How Im Getting Rid Of My Anxiety Part 1

So basically she decided to have me run up and down the bleachers of the college football stadium until my legs were wobbly, then she had me run to the field and spin in circles until I was dizzy and then while being dizzy had me start running the stairs again…

haha…i know…. it was a total blast right guys?…..fucking bitch

HOWEVER, I GOTTA ADMIT… THE SHIT WORKS

The premise is that if you can handle misery like that you can handle a panic attack.

But yesterday she decided to throw in a little extra fun.

So when I walk into her office she goes, “So sometimes, unexpected things arise right?”

….”Um, I guess?” I reply knowing she has some fucking trick up her sleeve

“Well”, she says, “Today we are going to go back to the football staidum’

GOD FUCKING DAMN THIS WOMAN. NO NO NO NOT EVEN A WOMAN, THIS HELL-BEAST! 

But I have no choice.  Its do as she says, or run away.
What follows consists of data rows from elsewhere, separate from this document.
`src/rtl/execute_stage_pkg.sv`:
```
// rtl/execute_stage_pkg.sv - Y86-64 encodings, E-register/CC types and condition evaluation
// Contents:
//   icodes, ALU function enum, condition (ifun) codes, stat codes, RESP/RNONE,
//   cc_t {zf,sf,of}, e_reg_t (E pipeline register), bubble/reset constants,
//   cond_eval() for jXX/cmovXX.
package execute_stage_pkg;

    localparam logic [3:0] IHALT   = 4'h0;
    localparam logic [3:0] INOP    = 4'h1;
    localparam logic [3:0] IRRMOVQ = 4'h2;
    localparam logic [3:0] IIRMOVQ = 4'h3;
    localparam logic [3:0] IRMMOVQ = 4'h4;
    localparam logic [3:0] IMRMOVQ = 4'h5;
    localparam logic [3:0] IOPQ    = 4'h6;
    localparam logic [3:0] IJXX    = 4'h7;
    localparam logic [3:0] ICALL   = 4'h8;
    localparam logic [3:0] IRET    = 4'h9;
    localparam logic [3:0] IPUSHQ  = 4'hA;
    localparam logic [3:0] IPOPQ   = 4'hB;

    typedef enum logic [1:0] {
        ALUADD = 2'd0,
        ALUSUB = 2'd1,
        ALUAND = 2'd2,
        ALUXOR = 2'd3
    } alu_fn_e;

    localparam logic [3:0] C_YES = 4'h0;
    localparam logic [3:0] C_LE  = 4'h1;
    localparam logic [3:0] C_L   = 4'h2;
    localparam logic [3:0] C_E   = 4'h3;
    localparam logic [3:0] C_NE  = 4'h4;
    localparam logic [3:0] C_GE  = 4'h5;
    localparam logic [3:0] C_G   = 4'h6;

    localparam logic [3:0] SAOK = 4'h1;
    localparam logic [3:0] SADR = 4'h2;
    localparam logic [3:0] SINS = 4'h3;
    localparam logic [3:0] SHLT = 4'h4;

    localparam logic [3:0] RESP  = 4'h4;
    localparam logic [3:0] RNONE = 4'hF;

    typedef struct packed {
        logic zf;
        logic sf;
        logic of;
    } cc_t;

    localparam cc_t CC_RESET = '{zf: 1'b1, sf: 1'b0, of: 1'b0};

    typedef struct packed {
        logic [3:0]  stat;
        logic [3:0]  icode;
        logic [3:0]  ifun;
        logic [63:0] val_c;
        logic [63:0] val_a;
        logic [63:0] val_b;
        logic [3:0]  dst_e;
        logic [3:0]  dst_m;
        logic [3:0]  src_a;
        logic [3:0]  src_b;
    } e_reg_t;

    localparam e_reg_t E_BUBBLE = '{
        stat:  SAOK,
        icode: INOP,
        ifun:  4'h0,
        val_c: 64'h0,
        val_a: 64'h0,
        val_b: 64'h0,
        dst_e: RNONE,
        dst_m: RNONE,
        src_a: RNONE,
        src_b: RNONE
    };

    function automatic logic cond_eval(input logic [3:0] fn, input cc_t cc);
        logic lt;
        lt = cc.sf ^ cc.of;
        case (fn)
            C_YES:   cond_eval = 1'b1;
            C_LE:    cond_eval = lt | cc.zf;
            C_L:     cond_eval = lt;
            C_E:     cond_eval = cc.zf;
            C_NE:    cond_eval = ~cc.zf;
            C_GE:    cond_eval = ~lt;
            C_G:     cond_eval = ~lt & ~cc.zf;
            default: cond_eval = 1'b0;
        endcase
    endfunction

endpackage

```
`src/rtl/exec_alu.sv`:
```
// rtl/exec_alu.sv - combinational 64-bit Y86-64 ALU with ZF/SF/OF generation
// Ports:
//   alu_a, alu_b [63:0] in  : operands (result is B op A)
//   alu_fn              in  : ADD/SUB/AND/XOR
//   result [63:0]       out : wrap-around result, carry discarded
//   flags               out : {zf, sf, of} derived from result
module exec_alu
    import execute_stage_pkg::*;
(
    input  logic [63:0] alu_a,
    input  logic [63:0] alu_b,
    input  alu_fn_e     alu_fn,
    output logic [63:0] result,
    output cc_t         flags
);

    always_comb begin
        result   = 64'h0;
        flags.of = 1'b0;
        case (alu_fn)
            ALUADD: begin
                result   = alu_b + alu_a;
                flags.of = (alu_a[63] == alu_b[63]) && (result[63] != alu_a[63]);
            end
            ALUSUB: begin
                result   = alu_b - alu_a;
                flags.of = (alu_a[63] != alu_b[63]) && (result[63] != alu_b[63]);
            end
            ALUAND: result = alu_b & alu_a;
            ALUXOR: result = alu_b ^ alu_a;
            default: result = 64'h0;
        endcase
        flags.zf = (result == 64'h0);
        flags.sf = result[63];
    end

endmodule

```
`src/rtl/execute_stage.sv`:
```
// rtl/execute_stage.sv - Y86-64 execute stage: E register, ALU, CC register, cond evaluation
// Optional feature macro: EXEC_EXC_CC_GATE_EN (CC writes also require m_stat_i and W_stat_i == SAOK)
// Ports:
//   clk_i, rst_n_i (async, active-low), E_bubble_i
//   d_stat_i/d_icode_i/d_ifun_i, d_valC_i/d_valA_i/d_valB_i, d_dstE_i/d_dstM_i/d_srcA_i/d_srcB_i : decode outputs
//   m_stat_i, W_stat_i : downstream status for CC gating
//   e_valE_o, e_dstE_o, e_cnd_o : combinational results of the instruction in E
//   E_stat_o, E_icode_o, E_valA_o, E_dstM_o, E_srcA_o, E_srcB_o : registered E fields
module execute_stage
    import execute_stage_pkg::*;
(
    input  logic        clk_i,
    input  logic        rst_n_i,
    input  logic        E_bubble_i,
    input  logic [3:0]  d_stat_i,
    input  logic [3:0]  d_icode_i,
    input  logic [3:0]  d_ifun_i,
    input  logic [63:0] d_valC_i,
    input  logic [63:0] d_valA_i,
    input  logic [63:0] d_valB_i,
    input  logic [3:0]  d_dstE_i,
    input  logic [3:0]  d_dstM_i,
    input  logic [3:0]  d_srcA_i,
    input  logic [3:0]  d_srcB_i,
    input  logic [3:0]  m_stat_i,
    input  logic [3:0]  W_stat_i,
    output logic [63:0] e_valE_o,
    output logic [3:0]  e_dstE_o,
    output logic        e_cnd_o,
    output logic [3:0]  E_stat_o,
    output logic [3:0]  E_icode_o,
    output logic [3:0]  E_dstM_o,
    output logic [3:0]  E_srcA_o,
    output logic [3:0]  E_srcB_o,
    output logic [63:0] E_valA_o
);

    e_reg_t      e_q;
    e_reg_t      d_in;
    cc_t         cc_q;
    cc_t         alu_flags;
    logic [63:0] alu_a;
    logic [63:0] alu_b;
    logic [63:0] alu_result;
    alu_fn_e     alu_fn;
    logic        set_cc;

    always_comb begin
        d_in = '{
            stat:  d_stat_i,
            icode: d_icode_i,
            ifun:  d_ifun_i,
            val_c: d_valC_i,
            val_a: d_valA_i,
            val_b: d_valB_i,
            dst_e: d_dstE_i,
            dst_m: d_dstM_i,
            src_a: d_srcA_i,
            src_b: d_srcB_i
        };
    end

    // Bubble wins over a normal load.
    always_ff @(posedge clk_i or negedge rst_n_i) begin
        if (!rst_n_i) begin
            e_q <= E_BUBBLE;
        end else if (E_bubble_i) begin
            e_q <= E_BUBBLE;
        end else begin
            e_q <= d_in;
        end
    end

    always_comb begin
        alu_a = 64'h0;
        case (e_q.icode)
            IRRMOVQ, IOPQ:             alu_a = e_q.val_a;
            IIRMOVQ, IRMMOVQ, IMRMOVQ: alu_a = e_q.val_c;
            ICALL, IPUSHQ:             alu_a = 64'hFFFF_FFFF_FFFF_FFF8;
            IRET, IPOPQ:               alu_a = 64'h0000_0000_0000_0008;
            default:                   alu_a = 64'h0;
        endcase
    end

    always_comb begin
        alu_b = 64'h0;
        case (e_q.icode)
            IRMMOVQ, IMRMOVQ, IOPQ, ICALL, IPUSHQ, IRET, IPOPQ: alu_b = e_q.val_b;
            default:                                            alu_b = 64'h0;
        endcase
    end

    // Undefined OPQ function codes fall back to ADD.
    always_comb begin
        alu_fn = ALUADD;
        if (e_q.icode == IOPQ) begin
            case (e_q.ifun)
                4'h1:    alu_fn = ALUSUB;
                4'h2:    alu_fn = ALUAND;
                4'h3:    alu_fn = ALUXOR;
                default: alu_fn = ALUADD;
            endcase
        end
    end

    exec_alu u_alu (
        .alu_a  (alu_a),
        .alu_b  (alu_b),
        .alu_fn (alu_fn),
        .result (alu_result),
        .flags  (alu_flags)
    );

`ifdef EXEC_EXC_CC_GATE_EN
    // A faulting instruction further down the pipe freezes the flags so
    // younger instructions cannot leave architecturally visible state behind.
    assign set_cc = (e_q.icode == IOPQ) && (m_stat_i == SAOK) && (W_stat_i == SAOK);
`else
    logic unused_stat;
    assign unused_stat = ^{m_stat_i, W_stat_i};
    assign set_cc = (e_q.icode == IOPQ);
`endif

    always_ff @(posedge clk_i or negedge rst_n_i) begin
        if (!rst_n_i) begin
            cc_q <= CC_RESET;
        end else if (set_cc) begin
            cc_q <= alu_flags;
        end
    end

    // Condition uses the registered CC, never the flags being produced this cycle.
    assign e_cnd_o  = cond_eval(e_q.ifun, cc_q);
    assign e_valE_o = alu_result;
    assign e_dstE_o = ((e_q.icode == IRRMOVQ) && !e_cnd_o) ? RNONE : e_q.dst_e;

    assign E_stat_o  = e_q.stat;
    assign E_icode_o = e_q.icode;
    assign E_valA_o  = e_q.val_a;
    assign E_dstM_o  = e_q.dst_m;
    assign E_srcA_o  = e_q.src_a;
    assign E_srcB_o  = e_q.src_b;

endmodule

```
So we start walking to the football field and I’m telling her how much I hate her and how I wish death upon her (she understands that I say these things in times of misery, but don’t actually mean them) and as we are walking I hear Thunderstruck blaring over the stadium loudspeakers.

Yes.

This time she decided that I was going to do all this bullshit in front of a Division 1 college football team during their practice. No. Im not kidding and yes I wanted to fucking die.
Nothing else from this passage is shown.